A juzgar por los pilares a mi alrededor es como si estuviese en Grecia, pero cuando volteo hacia el techo mi imaginación recrea los nueve actos del génesis: la separación de la luz y las tinieblas, la creación de los astros y las plantas, la separación de las aguas, la creación de un sujeto, de la mujer, la gesta pecadora, la expulsión de los trasgresores, el sacrificio, un diluvio y la embriaguez; todo muy parecido a un lugar que en mi onírica visité.

Una leve humareda se mantiene estática en el solar. Las paredes no existen, se observa un profundo celeste que no contiene ninguna forma. En el centro hay una posadera, donde si recuestas las rodillas ves un botijo ornamentado con serafines. Dentro del recipiente hay un líquido similar al agua, en el que se reflejan circunstancias ajenas a mi presente, actos simbólicos, proezas y hazañas éticas.

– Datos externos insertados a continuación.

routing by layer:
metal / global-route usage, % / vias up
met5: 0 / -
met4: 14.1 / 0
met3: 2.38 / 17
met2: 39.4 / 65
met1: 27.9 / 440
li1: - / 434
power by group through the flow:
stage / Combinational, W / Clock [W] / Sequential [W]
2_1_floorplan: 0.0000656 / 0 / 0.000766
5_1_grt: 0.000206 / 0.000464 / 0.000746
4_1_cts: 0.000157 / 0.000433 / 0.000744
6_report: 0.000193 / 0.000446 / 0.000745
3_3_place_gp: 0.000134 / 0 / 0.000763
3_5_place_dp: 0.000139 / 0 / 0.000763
File: src/rtl/if_fetch_queue.sv
// Instruction-fetch front end: owns the fetch PC, issues one imem request at a time,
// buffers {pc, inst} pairs for decode. Optional same-cycle bypass: IF_FETCH_QUEUE_BYPASS_EN.
module if_fetch_queue #(
    parameter int          DEPTH    = 4,
    parameter logic [31:0] RESET_PC = 32'h0000_0000
) (
    input  logic                       clk,
    input  logic                       rst,
    output logic                       imem_req,
    output logic [31:0]                imem_addr,
    input  logic                       imem_ready,
    input  logic                       imem_rvalid,
    input  logic [31:0]                imem_rdata,
    input  logic                       redirect,
    input  logic [31:0]                redirect_pc,
    output logic                       out_valid,
    input  logic                       out_ready,
    output logic [31:0]                out_pc,
    output logic [31:0]                out_inst,
    output logic [$clog2(DEPTH+1)-1:0] count
);
    localparam int AW = $clog2(DEPTH);
    localparam int CW = $clog2(DEPTH+1);

    typedef enum logic [1:0] {IDLE, WAIT, DROP} state_t;

    state_t          state, state_nxt;
    logic [31:0]     fetch_pc;
    logic [31:0]     q_pc   [DEPTH];
    logic [31:0]     q_inst [DEPTH];
    logic [AW-1:0]   head, tail;
    logic            resp_ok, push, pop;

    assign imem_addr = fetch_pc;
    assign imem_req  = (state == IDLE) && (count < CW'(DEPTH)) && !redirect;
    assign resp_ok   = (state == WAIT) && imem_rvalid && !redirect;
    assign pop       = (count != '0) && out_ready && !redirect;

`ifdef IF_FETCH_QUEUE_BYPASS_EN
    logic bypass;
    // Empty queue: hand the response straight to decode; store it only if decode stalls.
    assign bypass    = resp_ok && (count == '0);
    assign push      = resp_ok && !(bypass && out_ready);
    assign out_valid = (count != '0) || bypass;
    assign out_pc    = bypass ? fetch_pc   : q_pc[head];
    assign out_inst  = bypass ? imem_rdata : q_inst[head];
`else
    assign push      = resp_ok;
    assign out_valid = (count != '0);
    assign out_pc    = q_pc[head];
    assign out_inst  = q_inst[head];
`endif

    always_comb begin
        state_nxt = state;
        case (state)
            IDLE: if (imem_req && imem_ready) state_nxt = WAIT;
            // A redirect that coincides with the response simply discards it.
            WAIT: if (imem_rvalid)            state_nxt = IDLE;
                  else if (redirect)          state_nxt = DROP;
            DROP: if (imem_rvalid)            state_nxt = IDLE;
            default:                          state_nxt = IDLE;
        endcase
    end

    always_ff @(posedge clk or posedge rst) begin
        if (rst) begin
            state    <= IDLE;
            fetch_pc <= RESET_PC;
        end else begin
            state <= state_nxt;
            if (redirect)
                fetch_pc <= {redirect_pc[31:2], 2'b00};
            else if (resp_ok)
                fetch_pc <= fetch_pc + 32'd4;
        end
    end

    always_ff @(posedge clk or posedge rst) begin
        if (rst) begin
            head  <= '0;
            tail  <= '0;
            count <= '0;
            for (int i = 0; i < DEPTH; i++) begin
                q_pc[i]   <= '0;
                q_inst[i] <= '0;
            end
        end else if (redirect) begin
            head  <= '0;
            tail  <= '0;
            count <= '0;
        end else begin
            if (push) begin
                q_pc[tail]   <= fetch_pc;
                q_inst[tail] <= imem_rdata;
                tail         <= tail + 1'b1;
            end
            if (pop)
                head <= head + 1'b1;
            case ({push, pop})
                2'b10:   count <= count + 1'b1;
                2'b01:   count <= count - 1'b1;
                default: count <= count;
            endcase
        end
    end
endmodule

No puedo reconocer a nadie, ni recordar lo que la vasija me muestra. A decir verdad, mi memoria no va más allá del momento en que desperté. En realidad, no sé dónde estoy, ni de dónde provengo, por lo que decido levantar mis rodillas de la posadera y buscar un lugar que me sea familiar. Cuando traspaso la inmensa luz que se proyecta desde las últimas dos pilastras, entro a un campo, donde se visualizan bancos de plata rodeados por la arboleda. Cada uno de los árboles contiene diversas frutas; duraznos, fresas, moras y uvas.

Una grama masajea mis pies descalzos y una tenue brisita desacomoda ligeramente mi hermoso vestido. A los lados, numerosos pájaros vuelan, y un gran colorido desprende polvo de hadas. A lo lejos, se vislumbra un gran sembradío de flores con olores afrodisíacos y un regato trasparente como el oxígeno, que se deja llevar por un cauce lento y relajado.

Aun cuando estoy perdida, mi corazón palpita con calma. Mi rumbo no es exacto, no sé qué busco, quizás a alguien que me pueda informar acerca de las prontitudes y los motivos. El tiempo no transcurre, no me siento cansada, tampoco me agobia la soledad.

Después de unos instantes, llego a una edificación clásica, por cuyas adyacencias se puede escuchar una música linda y armónica. Sujeto las manillas de la imponente puerta de caoba y decidiéndome a entrar la abro.

Estoy encandilada, no puedo mirar nada de lo que se encuentra adentro. Momentos más tarde, se realzan frente a mí numerosas figuras humanas pero con alas. Todas son mujeres hermosas, jóvenes, puras, con destellos áuricos unicolores; pero de diversas gamas si las comparas las unas con otras. Sus ropajes hacen juego con su halo, y algunas sujetan instrumentos musicales.

Todas posan sus ojos en mí. Yo me encuentro en el centro, justo en el punto donde puedo ser vista a la perfección. No sé qué hacer, no sé si tomar una lira o cantar, por lo que decido ser prudente y quedarme de pie, presentando una postura timorata y esperando que alguna de las damas se comunique conmigo.

Mi cuerpo está relajado, mi mente clara y mis emociones tranquilas. Podría quedarme por un largo rato siendo objeto de susurros ajenos a mi oído sin siquiera desaforarme un poco. Pisar el suelo es reconfortante, y la música se parece a esos mantras que cantan en oriente y conectan el espíritu con uno mismo. Vibran ondas sonoras por todo el recinto, la esencia del arte, el espíritu divino, la belleza y la gracia.

Creo que las damas con alas están hablando un idioma desconocido. Su gramática es perfecta, ningún error fonético o confusión de significados. La comunicación es directa y concisa. Ninguna expresa inquietud, el debatir es fluido y con una meta común.